Can you give us a source and prove all the reports are nonsense? And are facebook and twitter jihadist websites?


----------



## peach174 (Dec 8, 2015)

ABikerSailor said:


> Shutting down the internet as Donald the Chump suggests is not only impractical, but almost impossible as well.
> 
> About as stupid as his ban all Muslims from entering the US.



He did not say shut down the internet.


----------



## ChrisL (Dec 8, 2015)

JakeStarkey said:


> The government can shut down the main hub, yes.
> 
> That will damage our economy terribly.
> 
> ...



Well???  Where is your link?  Don't have one because you are making things up?


----------



## peach174 (Dec 8, 2015)

Bleipriester said:


> peach174 said:
> 
> 
> > Bleipriester said:
> ...



He campain speech was on c-span
Presidential Candidate Donald Trump Rally Mount | Video | C-SPAN.org

Start at around 36:00 minutes.


----------



## ChrisL (Dec 8, 2015)

Well, Trump doesn't have the authority to do anything of the sort!  
*
Could the U.S. shut down the internet? - CNN.com

Could the United States do the same?*

Technically, the United States could do the same thing Egypt did to block internet access, Faris said.

The government would have to call four or five top internet providers and order them to disrupt Border Gateway Protocols in a way that shut down the majority of American internet traffic, he said. Others said the government would have to deal with the country's thousands of internet providers in order to fully clamp down on internet access, which would be logistically difficult.

But that's unlikely to happen here, experts said.

For one thing, the internet in the U.S. is bigger. There are more companies involved, more data at play and more locations where the internet comes in and out of the country.

Moreover, U.S. law would prevent such an authoritarian shutdown.

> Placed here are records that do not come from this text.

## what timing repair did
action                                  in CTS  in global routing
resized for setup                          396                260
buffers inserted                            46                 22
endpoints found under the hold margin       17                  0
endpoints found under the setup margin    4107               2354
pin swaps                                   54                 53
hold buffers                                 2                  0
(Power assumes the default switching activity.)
===== src/rtl/mem_access_stage.sv =====
// MEM pipeline stage: drives the data-memory port for loads/stores (byte, word,
// indirect) and loads the MEM/WB register, stalling upstream while memory is busy.
//
// state  | meaning
// IDLE   | no access in flight; pass ALU results through or accept a memory op
// IND_RD | reading the pointer word of an indirect op
// ACCESS | performing the final load/store, waiting on dmem_resp
module mem_access_stage (
  input  logic        clk,
  input  logic        reset,
  input  logic        in_valid,
  input  logic        in_mem_read,
  input  logic        in_mem_write,
  input  logic        in_byte,
  input  logic        in_indirect,
  input  logic [15:0] in_addr,
  input  logic [15:0] in_store_data,
  input  logic [2:0]  in_dest,
  input  logic        in_load_regfile,
  output logic [15:0] dmem_address,
  output logic        dmem_read,
  output logic        dmem_write,
  output logic [1:0]  dmem_byte_enable,
  output logic [15:0] dmem_wdata,
  input  logic [15:0] dmem_rdata,
  input  logic        dmem_resp,
  output logic        stall,
  output logic        wb_valid,
  output logic [15:0] wb_data,
  output logic [2:0]  wb_dest,
  output logic        wb_load_regfile
);

  typedef enum logic [1:0] {IDLE, IND_RD, ACCESS} state_t;

  state_t      state, state_nxt;

  logic        lat_read;
  logic        lat_byte;
  logic [15:0] lat_addr;
  logic [15:0] lat_data;
  logic [2:0]  lat_dest;
  logic        lat_lr;

  logic        wb_valid_nxt;
  logic        wb_lr_nxt;
  logic [15:0] wb_data_nxt;
  logic [2:0]  wb_dest_nxt;

  logic        mem_op;
  logic [1:0]  access_be;
  logic [15:0] load_result;

  // Read+write together is treated as a read, so in_mem_read alone selects the direction.
  assign mem_op = in_valid & (in_mem_read | in_mem_write);

  assign access_be   = lat_byte ? (lat_addr[0] ? 2'b10 : 2'b01) : 2'b11;
  assign load_result = lat_byte ? {8'h00, (lat_addr[0] ? dmem_rdata[15:8] : dmem_rdata[7:0])}
                                : dmem_rdata;

  assign dmem_address = lat_addr;
  assign dmem_wdata   = lat_byte ? {lat_data[7:0], lat_data[7:0]} : lat_data;

  always_ff @(posedge clk or posedge reset) begin
    if (reset) begin
      state <= IDLE;
    end else begin
      state <= state_nxt;
    end
  end

  always_comb begin
    state_nxt        = state;
    stall            = 1'b0;
    dmem_read        = 1'b0;
    dmem_write       = 1'b0;
    dmem_byte_enable = 2'b00;
    wb_valid_nxt     = 1'b0;
    wb_lr_nxt        = 1'b0;
    wb_data_nxt      = wb_data;
    wb_dest_nxt      = wb_dest;
    case (state)
      IDLE: begin
        if (mem_op) begin
          stall     = 1'b1;
          state_nxt = in_indirect ? IND_RD : ACCESS;
        end else if (in_valid) begin
          wb_valid_nxt = 1'b1;
          wb_data_nxt  = in_addr;
          wb_dest_nxt  = in_dest;
          wb_lr_nxt    = in_load_regfile;
        end
      end
      IND_RD: begin
        stall            = 1'b1;
        dmem_read        = 1'b1;
        dmem_byte_enable = 2'b11;
        if (dmem_resp) begin
          state_nxt = ACCESS;
        end
      end
      ACCESS: begin
        stall            = ~dmem_resp;
        dmem_read        = lat_read;
        dmem_write       = ~lat_read;
        dmem_byte_enable = access_be;
        if (dmem_resp) begin
          wb_valid_nxt = 1'b1;
          wb_data_nxt  = load_result;
          wb_dest_nxt  = lat_dest;
          wb_lr_nxt    = lat_lr;
          state_nxt    = IDLE;
        end
      end
      default: state_nxt = IDLE;
    endcase
  end

  // Operand latch: captured on acceptance; the address is replaced by the pointer
  // once the indirect read returns.
  always_ff @(posedge clk or posedge reset) begin
    if (reset) begin
      lat_read <= 1'b0;
      lat_byte <= 1'b0;
      lat_addr <= 16'h0000;
      lat_data <= 16'h0000;
      lat_dest <= 3'd0;
      lat_lr   <= 1'b0;
    end else if (state == IDLE && mem_op) begin
      lat_read <= in_mem_read;
      lat_byte <= in_byte;
      lat_addr <= in_addr;
      lat_data <= in_store_data;
      lat_dest <= in_dest;
      lat_lr   <= in_load_regfile & in_mem_read;
    end else if (state == IND_RD && dmem_resp) begin
      lat_addr <= dmem_rdata;
    end
  end

  always_ff @(posedge clk or posedge reset) begin
    if (reset) begin
      wb_valid        <= 1'b0;
      wb_load_regfile <= 1'b0;
      wb_data         <= 16'h0000;
      wb_dest         <= 3'd0;
    end else begin
      wb_valid        <= wb_valid_nxt;
      wb_load_regfile <= wb_lr_nxt;
      wb_data         <= wb_data_nxt;
      wb_dest         <= wb_dest_nxt;
    end
  end

endmodule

"The internet is a network of networks," said Andrew Blum, a correspondent for CNN content partner Wired magazine and author of an upcoming book on internet infrastructure, "and they're all commercially operated.

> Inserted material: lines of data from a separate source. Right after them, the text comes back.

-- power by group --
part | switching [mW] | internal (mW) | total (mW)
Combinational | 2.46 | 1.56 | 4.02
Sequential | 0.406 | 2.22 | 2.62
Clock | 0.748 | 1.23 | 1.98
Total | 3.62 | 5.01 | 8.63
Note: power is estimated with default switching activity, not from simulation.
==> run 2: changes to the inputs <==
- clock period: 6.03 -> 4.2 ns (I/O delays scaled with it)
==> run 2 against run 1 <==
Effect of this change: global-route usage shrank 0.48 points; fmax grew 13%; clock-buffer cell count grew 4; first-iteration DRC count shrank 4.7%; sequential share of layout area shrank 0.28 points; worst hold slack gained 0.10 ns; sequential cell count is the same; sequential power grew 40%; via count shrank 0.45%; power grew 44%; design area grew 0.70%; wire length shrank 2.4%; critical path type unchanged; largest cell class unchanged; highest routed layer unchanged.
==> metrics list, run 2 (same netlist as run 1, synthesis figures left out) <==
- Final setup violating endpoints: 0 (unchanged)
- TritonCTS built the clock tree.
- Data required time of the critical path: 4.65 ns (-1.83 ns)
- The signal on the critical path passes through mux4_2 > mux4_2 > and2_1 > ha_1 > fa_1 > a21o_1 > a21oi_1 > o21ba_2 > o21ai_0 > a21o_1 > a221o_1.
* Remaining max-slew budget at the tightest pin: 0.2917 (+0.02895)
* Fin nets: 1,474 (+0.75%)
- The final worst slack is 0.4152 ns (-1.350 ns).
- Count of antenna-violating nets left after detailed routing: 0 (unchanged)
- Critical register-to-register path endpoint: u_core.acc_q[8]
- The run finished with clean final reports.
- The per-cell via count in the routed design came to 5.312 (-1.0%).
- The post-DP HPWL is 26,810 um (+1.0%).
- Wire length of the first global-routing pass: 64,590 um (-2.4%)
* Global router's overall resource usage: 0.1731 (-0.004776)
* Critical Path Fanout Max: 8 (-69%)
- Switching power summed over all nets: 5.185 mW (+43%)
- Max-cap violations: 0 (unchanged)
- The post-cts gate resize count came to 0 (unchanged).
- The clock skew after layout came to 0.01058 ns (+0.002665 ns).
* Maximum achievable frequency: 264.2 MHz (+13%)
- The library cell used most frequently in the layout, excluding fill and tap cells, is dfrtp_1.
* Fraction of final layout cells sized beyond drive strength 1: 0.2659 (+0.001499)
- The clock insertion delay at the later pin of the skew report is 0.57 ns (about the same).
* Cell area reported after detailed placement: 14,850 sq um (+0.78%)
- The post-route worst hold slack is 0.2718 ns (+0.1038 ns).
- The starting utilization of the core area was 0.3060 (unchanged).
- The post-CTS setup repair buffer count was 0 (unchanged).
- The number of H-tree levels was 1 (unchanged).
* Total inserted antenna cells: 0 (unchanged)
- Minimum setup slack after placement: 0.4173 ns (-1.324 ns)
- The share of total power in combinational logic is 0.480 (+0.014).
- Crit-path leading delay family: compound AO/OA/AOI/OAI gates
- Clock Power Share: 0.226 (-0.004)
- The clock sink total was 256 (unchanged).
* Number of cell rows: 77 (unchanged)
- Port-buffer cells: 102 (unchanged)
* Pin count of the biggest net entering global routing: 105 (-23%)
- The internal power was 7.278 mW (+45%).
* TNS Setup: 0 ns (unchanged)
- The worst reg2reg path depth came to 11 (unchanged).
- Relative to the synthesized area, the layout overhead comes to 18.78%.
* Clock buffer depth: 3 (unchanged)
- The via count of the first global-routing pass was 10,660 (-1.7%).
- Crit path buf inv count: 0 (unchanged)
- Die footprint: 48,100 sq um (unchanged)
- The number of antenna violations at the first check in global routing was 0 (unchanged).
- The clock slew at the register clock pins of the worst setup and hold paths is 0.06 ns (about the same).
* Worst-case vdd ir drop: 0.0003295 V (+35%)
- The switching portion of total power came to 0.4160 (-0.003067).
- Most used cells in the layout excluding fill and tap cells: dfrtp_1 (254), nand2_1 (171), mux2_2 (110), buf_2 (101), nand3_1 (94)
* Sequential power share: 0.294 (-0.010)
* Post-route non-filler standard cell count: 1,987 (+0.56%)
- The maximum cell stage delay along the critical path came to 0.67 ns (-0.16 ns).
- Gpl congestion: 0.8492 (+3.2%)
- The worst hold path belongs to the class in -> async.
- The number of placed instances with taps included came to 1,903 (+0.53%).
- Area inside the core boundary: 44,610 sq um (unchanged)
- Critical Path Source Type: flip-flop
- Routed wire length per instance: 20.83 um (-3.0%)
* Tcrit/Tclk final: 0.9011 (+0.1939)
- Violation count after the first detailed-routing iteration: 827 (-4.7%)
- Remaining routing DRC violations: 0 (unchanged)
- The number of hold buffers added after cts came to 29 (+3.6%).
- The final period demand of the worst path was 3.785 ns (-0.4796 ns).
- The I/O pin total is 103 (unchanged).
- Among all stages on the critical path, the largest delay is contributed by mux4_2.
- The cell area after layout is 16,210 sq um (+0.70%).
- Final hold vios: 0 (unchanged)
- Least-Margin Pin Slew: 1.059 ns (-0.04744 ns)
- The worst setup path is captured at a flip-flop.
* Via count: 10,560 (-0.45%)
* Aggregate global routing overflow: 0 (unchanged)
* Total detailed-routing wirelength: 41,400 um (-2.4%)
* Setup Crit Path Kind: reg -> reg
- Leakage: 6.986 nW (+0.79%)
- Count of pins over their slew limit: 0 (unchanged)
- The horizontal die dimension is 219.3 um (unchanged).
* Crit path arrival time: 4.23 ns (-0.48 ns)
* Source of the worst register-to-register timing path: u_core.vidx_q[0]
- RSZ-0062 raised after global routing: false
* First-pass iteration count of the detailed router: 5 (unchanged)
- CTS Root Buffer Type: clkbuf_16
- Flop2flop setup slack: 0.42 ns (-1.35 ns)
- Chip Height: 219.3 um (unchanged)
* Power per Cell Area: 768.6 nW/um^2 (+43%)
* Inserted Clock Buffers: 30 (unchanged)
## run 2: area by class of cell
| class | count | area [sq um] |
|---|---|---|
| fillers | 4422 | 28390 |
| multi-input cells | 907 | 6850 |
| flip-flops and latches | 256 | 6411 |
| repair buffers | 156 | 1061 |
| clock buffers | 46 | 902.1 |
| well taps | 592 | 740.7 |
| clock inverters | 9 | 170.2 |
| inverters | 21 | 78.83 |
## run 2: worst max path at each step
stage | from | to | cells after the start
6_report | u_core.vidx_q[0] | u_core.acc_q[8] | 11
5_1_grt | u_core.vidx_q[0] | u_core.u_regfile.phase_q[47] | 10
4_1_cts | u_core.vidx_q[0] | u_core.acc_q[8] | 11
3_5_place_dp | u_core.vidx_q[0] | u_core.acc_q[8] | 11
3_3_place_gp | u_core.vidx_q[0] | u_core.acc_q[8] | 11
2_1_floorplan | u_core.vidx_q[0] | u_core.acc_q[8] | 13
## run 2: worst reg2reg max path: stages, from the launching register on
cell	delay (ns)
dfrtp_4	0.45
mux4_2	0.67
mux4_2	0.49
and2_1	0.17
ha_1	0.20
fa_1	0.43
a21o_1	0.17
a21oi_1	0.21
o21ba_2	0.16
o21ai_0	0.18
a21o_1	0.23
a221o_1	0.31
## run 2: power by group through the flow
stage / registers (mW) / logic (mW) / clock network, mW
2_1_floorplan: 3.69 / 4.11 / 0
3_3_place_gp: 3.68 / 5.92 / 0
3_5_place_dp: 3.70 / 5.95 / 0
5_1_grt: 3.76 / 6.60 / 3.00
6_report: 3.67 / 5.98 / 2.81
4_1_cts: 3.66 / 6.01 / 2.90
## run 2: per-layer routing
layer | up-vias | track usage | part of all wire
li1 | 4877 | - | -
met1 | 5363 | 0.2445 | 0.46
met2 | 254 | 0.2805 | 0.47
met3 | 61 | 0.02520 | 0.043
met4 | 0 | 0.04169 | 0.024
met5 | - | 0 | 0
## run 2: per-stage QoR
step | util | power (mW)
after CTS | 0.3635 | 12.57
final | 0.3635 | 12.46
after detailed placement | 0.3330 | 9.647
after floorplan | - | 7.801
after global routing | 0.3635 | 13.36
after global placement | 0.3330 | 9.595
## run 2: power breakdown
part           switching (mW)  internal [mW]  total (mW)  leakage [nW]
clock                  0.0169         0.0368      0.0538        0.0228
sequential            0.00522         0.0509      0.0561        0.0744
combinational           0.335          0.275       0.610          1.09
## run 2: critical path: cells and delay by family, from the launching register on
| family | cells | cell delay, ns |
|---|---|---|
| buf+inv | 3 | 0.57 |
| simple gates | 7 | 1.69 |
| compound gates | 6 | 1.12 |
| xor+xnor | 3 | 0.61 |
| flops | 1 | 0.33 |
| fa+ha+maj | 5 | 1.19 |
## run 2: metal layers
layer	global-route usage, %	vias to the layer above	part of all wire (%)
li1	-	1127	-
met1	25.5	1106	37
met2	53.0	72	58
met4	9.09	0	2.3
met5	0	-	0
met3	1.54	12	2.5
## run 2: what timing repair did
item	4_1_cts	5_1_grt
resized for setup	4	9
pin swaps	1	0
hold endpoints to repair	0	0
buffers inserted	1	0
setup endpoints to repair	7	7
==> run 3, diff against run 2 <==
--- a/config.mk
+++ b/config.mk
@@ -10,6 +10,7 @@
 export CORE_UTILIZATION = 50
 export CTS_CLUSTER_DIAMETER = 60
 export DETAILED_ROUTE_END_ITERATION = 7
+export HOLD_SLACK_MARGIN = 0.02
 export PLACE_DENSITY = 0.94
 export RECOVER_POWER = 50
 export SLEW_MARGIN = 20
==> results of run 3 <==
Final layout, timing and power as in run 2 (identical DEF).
File: src/rtl/ann_pkg.sv
// Shared types and helpers for the patch-ANN search sequencer.
//   main_state_t  : top-level sequencer states
//   search_mode_t : frame search mode latched at frame start
//   width_of      : counter width able to hold 0..n-1 (never zero bits)
package ann_pkg;

  typedef enum logic [2:0] {
    ST_IDLE,
    ST_EXACT_SWEEP,
    ST_SEARCH_LEAF,
    ST_DRAIN,
    ST_HANDOFF
  } main_state_t;

  typedef enum logic {
    MODE_TREE  = 1'b0,
    MODE_EXACT = 1'b1
  } search_mode_t;

  function automatic int unsigned width_of(input int unsigned n);
    return (n > 1) ? $clog2(n) : 1;
  endfunction

endpackage

File: src/rtl/ann_wrap_counter.sv
// Up-counter that wraps to zero when it advances from its limit value.
// Ports:
//   clk, rst  : clock, synchronous active-high reset
//   en        : advance one step this cycle
//   clr       : force to zero (wins over en)
//   limit     : last value before wrapping
//   count     : current value
//   at_limit  : count equals limit
module ann_wrap_counter #(
  parameter int WIDTH = 4
) (
  input  logic             clk,
  input  logic             rst,
  input  logic             en,
  input  logic             clr,
  input  logic [WIDTH-1:0] limit,
  output logic [WIDTH-1:0] count,
  output logic             at_limit
);

  assign at_limit = (count == limit);

  always_ff @(posedge clk) begin
    if (rst || clr) begin
      count <= '0;
    end else if (en) begin
      count <= at_limit ? '0 : count + WIDTH'(1);
    end
  end

endmodule
File: config.mk
export PLATFORM = sky130hd
export DESIGN_NAME = nfca_tx_frame_player_flat
export DESIGN_NICKNAME = d
export VERILOG_FILES = /design/src/rtl/nfca_tx_frame_player_if.sv /design/src/rtl/nfca_tx_frame_player.sv /design/src/flat_wrapper.sv
export SDC_FILE = /design/constraint.sdc
export NUM_CORES = 1
export LEC_CHECK = 0
export CAP_MARGIN = 20
export CORE_MARGIN = 2
export CORE_UTILIZATION = 60
export CTS_BUF_LIST = sky130_fd_sc_hd__clkbuf_4 sky130_fd_sc_hd__clkbuf_8 sky130_fd_sc_hd__clkbuf_16
export DETAILED_ROUTE_END_ITERATION = 8
export PLACE_DENSITY = 0.8
export SETUP_SLACK_MARGIN = 0.4
export SYNTH_ARGS = -nofsm -noshare
export SYNTH_HDL_FRONTEND = slang
export SYNTH_SLANG_ARGS = --single-unit
File: constraint.sdc
create_clock -name clk -period 4.15 [get_ports clk]
set_clock_uncertainty 0.15 [all_clocks]
set_input_delay 0.415 -clock clk [delete_from_list [all_inputs] [get_ports clk]]
set_output_delay 0.415 -clock clk [all_outputs]
set_load 0.02 [all_outputs]
File: src/rtl/cu_sequencer_if.sv
// -----------------------------------------------------------------------------
// cu_sequencer_if
//   Bundles the sequencer's inputs (IR, Cond, Moc) and its control-word
//   outputs toward the datapath.
//   master : the sequencer side (drives State and all strobes)
//   slave  : the IR/condition/memory/datapath side (drives IR, Cond, Moc)
// -----------------------------------------------------------------------------
interface cu_sequencer_if #(
  parameter int STATE_W = 6
);
  logic [31:0]        IR;
  logic               Cond;
  logic               Moc;
  logic [STATE_W-1:0] State;
  logic               Mfa;
  logic               Rw;
  logic               IrLd;
  logic               PcLd;
  logic               MarLd;
  logic               MdrLd;
  logic               RfLd;
  logic               PcInc;
  logic               AddrSel;
  logic               AluAdd;
  logic               BaseWb;
  logic               Fault;

  modport master (
    input  IR, Cond, Moc,
    output State, Mfa, Rw, IrLd, PcLd, MarLd, MdrLd, RfLd, PcInc,
           AddrSel, AluAdd, BaseWb, Fault
  );

  modport slave (
    output IR, Cond, Moc,
    input  State, Mfa, Rw, IrLd, PcLd, MarLd, MdrLd, RfLd, PcInc,
           AddrSel, AluAdd, BaseWb, Fault
  );
endinterface

File: src/rtl/cu_sequencer_state_reg.sv
// -----------------------------------------------------------------------------
// cu_sequencer_state_reg
//   W-bit state register with asynchronous active-low clear to RST_VAL.
//   Ports: Clk (rising edge), Reset (async, active low), d (next state),
//          q (current state).
// -----------------------------------------------------------------------------
module cu_sequencer_state_reg #(
  parameter int           W       = 4,
  parameter logic [W-1:0] RST_VAL = '0
) (
  input  logic         Clk,
  input  logic         Reset,
  input  logic [W-1:0] d,
  output logic [W-1:0] q
);

  always_ff @(posedge Clk or negedge Reset) begin
    if (!Reset) q <= RST_VAL;
    else        q <= d;
  end

endmodule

"They're all businesses. Their autonomy is sort of their bread and butter. And they're mostly unregulated. So the idea of having to comply fully with any government order to shut them off is pretty extreme. It's as if there were a government order to close every McDonald's -- all at once."

*A country's legal framework, not its technical infrastructure, determines whether it is able to shut down its citizens' access to the internet, said Cowie.*


----------



## C_Clayton_Jones (Dec 8, 2015)

"Should Trump close up the Internet?"

After Trump's disastrous statement about prohibiting Muslims from entering the country, republicans would love nothing more – TV and radio as well.


----------



## ChrisL (Dec 8, 2015)

C_Clayton_Jones said:


> "Should Trump close up the Internet?"
> 
> After Trump's disastrous statement about prohibiting Muslims from entering the country, republicans would love nothing more – TV and radio as well.



Nobody really wants them.


----------



## Bleipriester (Dec 8, 2015)

peach174 said:


> Bleipriester said:
> 
> 
> > peach174 said:
> ...


I did a search and his true words were "close up the internet maybe in certain areas".


----------



## Luddly Neddite (Dec 8, 2015)

Its not whether or not he "should". If he could, he would. 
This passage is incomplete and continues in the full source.